Requirement: Exact reproduction required: the lines below from the line with "- Vias/cell: 5.49" to the line with "- Overall power consumption: 1.85 mW", both ends included, and no others.

Saved data entries:
_ _ _ _
`src/rtl/bp_update_queue_if.sv`:
```
// Resolve-side and counter-table-side signals of the branch update queue.
// Master drives outcomes and table readiness; slave is the queue itself.
interface bp_update_queue_if #(
  parameter int DEPTH  = 4,
  parameter int IDX_W  = 6,
  parameter int HIST_W = 4
);
  localparam int CNT_W = $clog2(DEPTH) + 1;

  logic              res_valid;
  logic              res_ready;
  logic [IDX_W-1:0]  res_index;
  logic              res_taken;
  logic              upd_ready;
  logic              update;
  logic [IDX_W-1:0]  upd_index;
  logic              taken;
  logic [HIST_W-1:0] ghr;
  logic [CNT_W-1:0]  count;
  logic              full;
  logic              empty;

  modport master (
    output res_valid, res_index, res_taken, upd_ready,
    input  res_ready, update, upd_index, taken, ghr, count, full, empty
  );

  modport slave (
    input  res_valid, res_index, res_taken, upd_ready,
    output res_ready, update, upd_index, taken, ghr, count, full, empty
  );
endinterface

```
`src/rtl/bp_update_queue.sv`:
```
// Queues resolved branches and issues one registered UPDATE pulse per entry (>=1 cycle after push, max 1 per 2 cycles);
// res_ready drops only when full, issue stalls while upd_ready is low or a pulse is already high.
module bp_update_queue #(
  parameter int DEPTH  = 4,
  parameter int IDX_W  = 6,
  parameter int HIST_W = 4
) (
  input  logic               clk_i,
  input  logic               rst_i,
  bp_update_queue_if.slave   bus_if
);
  localparam int PTR_W = $clog2(DEPTH);
  localparam int CNT_W = PTR_W + 1;

  typedef struct packed {
    logic [IDX_W-1:0] idx;
    logic             taken;
  } entry_t;

  entry_t            mem_q [DEPTH];
  logic [PTR_W-1:0]  wr_ptr_q, wr_ptr_d;
  logic [PTR_W-1:0]  rd_ptr_q, rd_ptr_d;
  logic [CNT_W-1:0]  count_q, count_d;
  logic              update_q, update_d;
  logic [IDX_W-1:0]  upd_index_q, upd_index_d;
  logic              taken_q, taken_d;
  logic [HIST_W-1:0] ghr_q, ghr_d;
  logic              full, empty, push, issue;
  entry_t            head;

  assign full  = (count_q == CNT_W'(DEPTH));
  assign empty = (count_q == '0);
  assign head  = mem_q[rd_ptr_q];
  assign push  = bus_if.res_valid && !full;
  // Blocking on update_q guarantees a low cycle between pulses, so every update gets its own rising edge.
  assign issue = !empty && bus_if.upd_ready && !update_q;

  always_comb begin
    wr_ptr_d    = wr_ptr_q;
    rd_ptr_d    = rd_ptr_q;
    count_d     = count_q;
    update_d    = issue;
    upd_index_d = upd_index_q;
    taken_d     = taken_q;
    ghr_d       = ghr_q;
    if (push) begin
      wr_ptr_d = wr_ptr_q + 1'b1;
    end
    if (issue) begin
      rd_ptr_d    = rd_ptr_q + 1'b1;
      upd_index_d = head.idx;
      taken_d     = head.taken;
      ghr_d       = {ghr_q[HIST_W-2:0], head.taken};
    end
    case ({push, issue})
      2'b10:   count_d = count_q + 1'b1;
      2'b01:   count_d = count_q - 1'b1;
      default: count_d = count_q;
    endcase
  end

  always_ff @(posedge clk_i) begin
    if (rst_i) begin
      wr_ptr_q    <= '0;
      rd_ptr_q    <= '0;
      count_q     <= '0;
      update_q    <= 1'b0;
      upd_index_q <= '0;
      taken_q     <= 1'b0;
      ghr_q       <= '0;
    end else begin
      wr_ptr_q    <= wr_ptr_d;
      rd_ptr_q    <= rd_ptr_d;
      count_q     <= count_d;
      update_q    <= update_d;
      upd_index_q <= upd_index_d;
      taken_q     <= taken_d;
      ghr_q       <= ghr_d;
    end
  end

  // Storage needs no reset: count_q alone decides which slots are live.
  always_ff @(posedge clk_i) begin
    if (push && !rst_i) begin
      mem_q[wr_ptr_q] <= '{idx: bus_if.res_index, taken: bus_if.res_taken};
    end
  end

  assign bus_if.res_ready = !full;
  assign bus_if.update    = update_q;
  assign bus_if.upd_index = upd_index_q;
  assign bus_if.taken     = taken_q;
  assign bus_if.ghr       = ghr_q;
  assign bus_if.count     = count_q;
  assign bus_if.full      = full;
  assign bus_if.empty     = empty;
endmodule

```
`src/flat_wrapper.sv`:
```
// flat-port wrapper written by rule: the top's interface ports become plain ports
module bp_update_queue_flat 
#(
  parameter int DEPTH  = 4,
  parameter int IDX_W  = 6,
  parameter int HIST_W = 4
)
  (clk_i, rst_i, bus_if_res_valid, bus_if_res_index, bus_if_res_taken, bus_if_upd_ready, bus_if_res_ready, bus_if_update, bus_if_upd_index, bus_if_taken, bus_if_ghr, bus_if_count, bus_if_full, bus_if_empty);
  bp_update_queue_if #(.DEPTH(DEPTH), .IDX_W(IDX_W), .HIST_W(HIST_W)) bus_if_i ();
  input  logic clk_i;
  input  logic rst_i;
  input wire logic [$bits(bus_if_i.res_valid)-1:0] bus_if_res_valid;
  input wire logic [$bits(bus_if_i.res_index)-1:0] bus_if_res_index;
  input wire logic [$bits(bus_if_i.res_taken)-1:0] bus_if_res_taken;
  input wire logic [$bits(bus_if_i.upd_ready)-1:0] bus_if_upd_ready;
  output wire logic [$bits(bus_if_i.res_ready)-1:0] bus_if_res_ready;
  output wire logic [$bits(bus_if_i.update)-1:0] bus_if_update;
  output wire logic [$bits(bus_if_i.upd_index)-1:0] bus_if_upd_index;
  output wire logic [$bits(bus_if_i.taken)-1:0] bus_if_taken;
  output wire logic [$bits(bus_if_i.ghr)-1:0] bus_if_ghr;
  output wire logic [$bits(bus_if_i.count)-1:0] bus_if_count;
  output wire logic [$bits(bus_if_i.full)-1:0] bus_if_full;
  output wire logic [$bits(bus_if_i.empty)-1:0] bus_if_empty;
  assign bus_if_i.res_valid = bus_if_res_valid;
  assign bus_if_i.res_index = bus_if_res_index;
  assign bus_if_i.res_taken = bus_if_res_taken;
  assign bus_if_i.upd_ready = bus_if_upd_ready;
  assign bus_if_res_ready = bus_if_i.res_ready;
  assign bus_if_update = bus_if_i.update;
  assign bus_if_upd_index = bus_if_i.upd_index;
  assign bus_if_taken = bus_if_i.taken;
  assign bus_if_ghr = bus_if_i.ghr;
  assign bus_if_count = bus_if_i.count;
  assign bus_if_full = bus_if_i.full;
  assign bus_if_empty = bus_if_i.empty;
  bp_update_queue #(.DEPTH(DEPTH), .IDX_W(IDX_W), .HIST_W(HIST_W)) u_core (.clk_i(clk_i), .rst_i(rst_i), .bus_if(bus_if_i));
endmodule
```
`config.mk`:
```
export PLATFORM = sky130hd
export DESIGN_NAME = bp_update_queue_flat
export DESIGN_NICKNAME = d
export VERILOG_FILES = /design/src/rtl/bp_update_queue_if.sv /design/src/rtl/bp_update_queue.sv /design/src/flat_wrapper.sv
export SDC_FILE = /design/constraint.sdc
export NUM_CORES = 1
export LEC_CHECK = 0
export CORE_MARGIN = 5
export CORE_UTILIZATION = 50
export CTS_BUF_LIST = sky130_fd_sc_hd__clkbuf_4
export DETAILED_ROUTE_END_ITERATION = 10
export PLACE_DENSITY = 0.76
export SLEW_MARGIN = 20
export SYNTH_ARGS = -nofsm -noshare
export SYNTH_HDL_FRONTEND = slang
export SYNTH_SLANG_ARGS = --single-unit
```
`constraint.sdc`:
```
create_clock -name clk_i -period 2.95 [get_ports clk_i]
set_input_delay 0.295 -clock clk_i [delete_from_list [all_inputs] [get_ports clk_i]]
set_output_delay 0.295 -clock clk_i [all_outputs]
set_load 0.02 [all_outputs]
```
==> results.md <==
- Run status: complete, no violations
- Root buffer selected by CTS: sky130_fd_sc_hd__clkbuf_4
- First-pass iteration count of the detailed router: 4
- Top_reg_cell synth: sky130_fd_sc_hd__edfxtp_1
- Latest clock arrival within the worst-skew pair: 0.35 ns
- Compound-Gate Fraction of Synth Area: 10.6%
- Critical path's top delay family: simple AND/OR/NAND/NOR gates
- CTS resizes: 0
- Cell Area, Placed: 2270 sq um
- Net count of the finished layout: 188
- Final-report max-slew violation count: 0
- Slew @ Worst Pin: 0.733 ns
- Number of placement rows: 22
- Avg WL per Cell: 16.1 um
- Pin count of the biggest net entering global routing: 21
- Core area: 3740 sq um
- Worst r2r path cells: 9
- Setup Skew: 0.00990 ns
- Vias in the first global route: 1,195
- Synth Area in XOR/XNOR: 0.886%
- Total Die Area: 5310 sq um
- Clock tree from TritonCTS: yes
- Die Y: 72.9 um
- Die Wd: 72.9 um
- Flip-flop and latch count after synthesis: 48
- Effective utilization at floorplan: 52.8%
- Critical setup path kind: reg -> reg
- Ant. Diodes: 0
- Unique cell type count in the Yosys netlist: 32
- Number of hold buffers added after CTS: 0
- DRC Markers: 0
- Final setup violation count: 0
- Sequence of cells on the critical path: or3_4, clkinv_4, nor2_1, ha_1, inv_1, fa_1, xor2_1, or3_1, a21oi_1
- Vias/cell: 5.49
- Residual overflow from global routing: 0
- Final Hold Vio Count: 0
- Max-cap violations: 0
- Delay contributed by the slowest stage of the critical path: 0.44 ns
- Critical path endpoint category: flop
- Top achievable clock speed: 0.424 GHz
- Iter 0 DRT Violations: 90
- Bufs on Longest Clock Path: 2
- Syn_area_per_cell: 13.7 sq um
- Number of synthesized flops with an enable pin: 28
- Post-detailed-route count of antenna-violating nets: 0
- Vias after detailed routing: 1,207
- Clock buffers created by TritonCTS: 5
- Buffer and inverter count on the worst path: 2
- Largest voltage drop on the vdd net: 392 uV
- Area of the mapped netlist: 1980 sq um
- Clock transition at the registers of the reported paths: 0.13 ns
- Final Wtd Congestion: 0.717
- Largest driver fanout on the critical path: 15
- Critical path launch point type: flop
- Total Neg Setup Slack: 0 ns
- Post-Synth Simple-Gate Area: 8.48%
- Overall power consumption: 1.85 mW
- Syn Inst Count: 144
- Share of the yosys chip area belonging to registers: 62.7%
- GRT Resource Usage Total: 14.7%
- Layout cell share with drive strength beyond 1: 18.0%
- Post-route design area: 2330 sq um
- Sinks on the clock net: 48
- Layout area overhead: 17.6%
- Post-synthesis mux area share: 7.97%
- Worst slew margin: 51.0%
- Final cycle utilization of the critical path: 80.0%
- Pleak: 0.762 nW
- Critical path data required time: 3.24 ns
- CTS HTree Levels: 2
- Share of async-settable or async-resettable flops after synthesis: 0%
- Post-detail-place hpwl: 2540 um
- Total wire length after detailed routing: 3550 um
- Dominant combinational cell family by area after synthesis: compound AO/OA/AOI/OAI gates
- Slowest stage cell on the critical path: sky130_fd_sc_hd__dfxtp_1
- Quantity of I/O buffers inserted on ports: 28
- Syn_nets: 161
- Wire length of the first global-routing pass: 5870 um
- Ys Warns: 0
- Clock period minus worst slack: 2.36 ns
- Data arrival time at the worst-slack endpoint: 2.65 ns
- RSZ-0062 raised after global routing: no
- Number of antenna violations at the first check in global routing: 0
- Power per Cell Area: 794 nW/um^2
- Arithmetic-cell share of the synthesized area counting full adders, half adders and majority gates: 4.17%
- Levels on crit path: 9
- Number of cells on the worst hold path: 2
- Hold Path Class: reg -> reg
- Number of buffers added for setup after CTS: 0
- I/O pin cnt: 29
==> power by group <==
part / leakage [nW] / switching [mW] / total [mW] / internal (mW)
clock network: 0.0338 / 0.190 / 0.301 / 0.110
logic: 0.311 / 0.381 / 0.679 / 0.298
registers: 0.417 / 0.0781 / 0.869 / 0.791
==> Yosys cell counts, types with 2 or more instances <==
cell                       count  share of area, %
sky130_fd_sc_hd__o21ai_2       2              0.89
sky130_fd_sc_hd__buf_4         2              0.76
sky130_fd_sc_hd__and2_1        4               1.3
sky130_fd_sc_hd__ha_1          5               3.2
sky130_fd_sc_hd__nor2_1        5              0.95
sky130_fd_sc_hd__mux4_2        7               8.0
sky130_fd_sc_hd__a21oi_2       9               4.0
sky130_fd_sc_hd__inv_1         7               1.3
sky130_fd_sc_hd__xor2_1        2              0.89
sky130_fd_sc_hd__clkbuf_1      2              0.38
sky130_fd_sc_hd__buf_2         4               1.0
sky130_fd_sc_hd__edfxtp_1     28                43
sky130_fd_sc_hd__o21ai_1       8               2.0
sky130_fd_sc_hd__o21ai_0       4               1.0
sky130_fd_sc_hd__or3_1         2              0.63
sky130_fd_sc_hd__a21oi_1       7               1.8
sky130_fd_sc_hd__dfxtp_1      20                20
sky130_fd_sc_hd__nand3_1      12               3.0
==> registers in the layout, indices dropped and copies added (netlist names), named ones only <==
| register | flops |
|---|---|
| u_core.bus_if.ghr | 4 |
| u_core.rd_ptr_q | 2 |
| u_core.bus_if.count | 3 |
| u_core.bus_if.update | 1 |
| u_core.bus_if.upd_index | 6 |
| u_core.mem_q | 28 |
| u_core.wr_ptr_q | 2 |
==> layout make-up <==
class                   count  area (sq um)
clock buffers               7          52.6
clock inverters             1          3.75
fillers                   285          1420
inverters                   9          40.0
multi-input cells          77           634
flip-flops and latches     48          1240
well taps                  48          60.1
repair buffers             30           295
==> layout by cell type, fill, tap and decap left out, types with 2 or more instances in the layout <==
cell and count:
sky130_fd_sc_hd__xor2_1 2, sky130_fd_sc_hd__o21ai_2 2, sky130_fd_sc_hd__clkbuf_4 7, sky130_fd_sc_hd__o21ai_0 4, sky130_fd_sc_hd__dfxtp_1 20, sky130_fd_sc_hd__o21ai_1 8, sky130_fd_sc_hd__or3_1 2, sky130_fd_sc_hd__ha_1 5
sky130_fd_sc_hd__clkdlybuf4s50_1 28, sky130_fd_sc_hd__a21oi_2 9, sky130_fd_sc_hd__nor2_1 5, sky130_fd_sc_hd__buf_4 2, sky130_fd_sc_hd__a21oi_1 7, sky130_fd_sc_hd__and2_1 4, sky130_fd_sc_hd__inv_1 7, sky130_fd_sc_hd__mux4_2 7
sky130_fd_sc_hd__nand3_1 12, sky130_fd_sc_hd__edfxtp_1 28
==> metal layers <==
metal	wire length (um)	track usage [%]	part of all wire [%]
met5	0	0	0
met4	14	4.30	0.39
met3	179	5.23	5.0
met2	1820	22.9	51
met1	1540	19.3	43
==> kinds of logic after synthesis <==
kind of cell,Yosys count
muxes,7
AOI/OAI and AO/OA,32
and+or+nand+nor,30
adders and majority gates,6
DFF,48
xor gates and xnor gates,2
buffers and inverters,19
==> per-stage QoR <==
step,hold slack (ns),utilization [%],std cells,setup WS (ns)
6_report,0.493,62.2,220,0.591
2_1_floorplan,0.394,-,144,0.664
3_5_place_dp,0.477,60.7,212,0.592
4_1_cts,0.494,62.2,220,0.623
5_1_grt,0.513,62.2,220,0.425
3_3_place_gp,0.464,60.7,212,0.697
==> worst reg2reg max path: cells and delay by family (launching register included) <==
family                     cells  cell delay, ns
and+or+nand+nor                3            0.74
DFF                            1            0.44
xor gates and xnor gates       1            0.16
buffers and inverters          2            0.20
AOI/OAI and AO/OA              1            0.16
adders and majority gates      2            0.59
==> worst paths after layout <==
check	from	end	slack, ns
setup / recovery	u_core.bus_if.count[0]	u_core.bus_if.count[2]	0.59
hold / removal	u_core.bus_if.upd_index[5]	u_core.bus_if.upd_index[5]	0.49
setup reg to reg	u_core.bus_if.count[0]	u_core.bus_if.count[2]	0.59
hold reg to reg	u_core.bus_if.upd_index[5]	u_core.bus_if.upd_index[5]	0.49
Note: power is estimated with default switching activity, not from simulation.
_ _ _ _
Task response:
- Vias/cell: 5.49
- Residual overflow from global routing: 0
- Final Hold Vio Count: 0
- Max-cap violations: 0
- Delay contributed by the slowest stage of the critical path: 0.44 ns
- Critical path endpoint category: flop
- Top achievable clock speed: 0.424 GHz
- Iter 0 DRT Violations: 90
- Bufs on Longest Clock Path: 2
- Syn_area_per_cell: 13.7 sq um
- Number of synthesized flops with an enable pin: 28
- Post-detailed-route count of antenna-violating nets: 0
- Vias after detailed routing: 1,207
- Clock buffers created by TritonCTS: 5
- Buffer and inverter count on the worst path: 2
- Largest voltage drop on the vdd net: 392 uV
- Area of the mapped netlist: 1980 sq um
- Clock transition at the registers of the reported paths: 0.13 ns
- Final Wtd Congestion: 0.717
- Largest driver fanout on the critical path: 15
- Critical path launch point type: flop
- Total Neg Setup Slack: 0 ns
- Post-Synth Simple-Gate Area: 8.48%
- Overall power consumption: 1.85 mW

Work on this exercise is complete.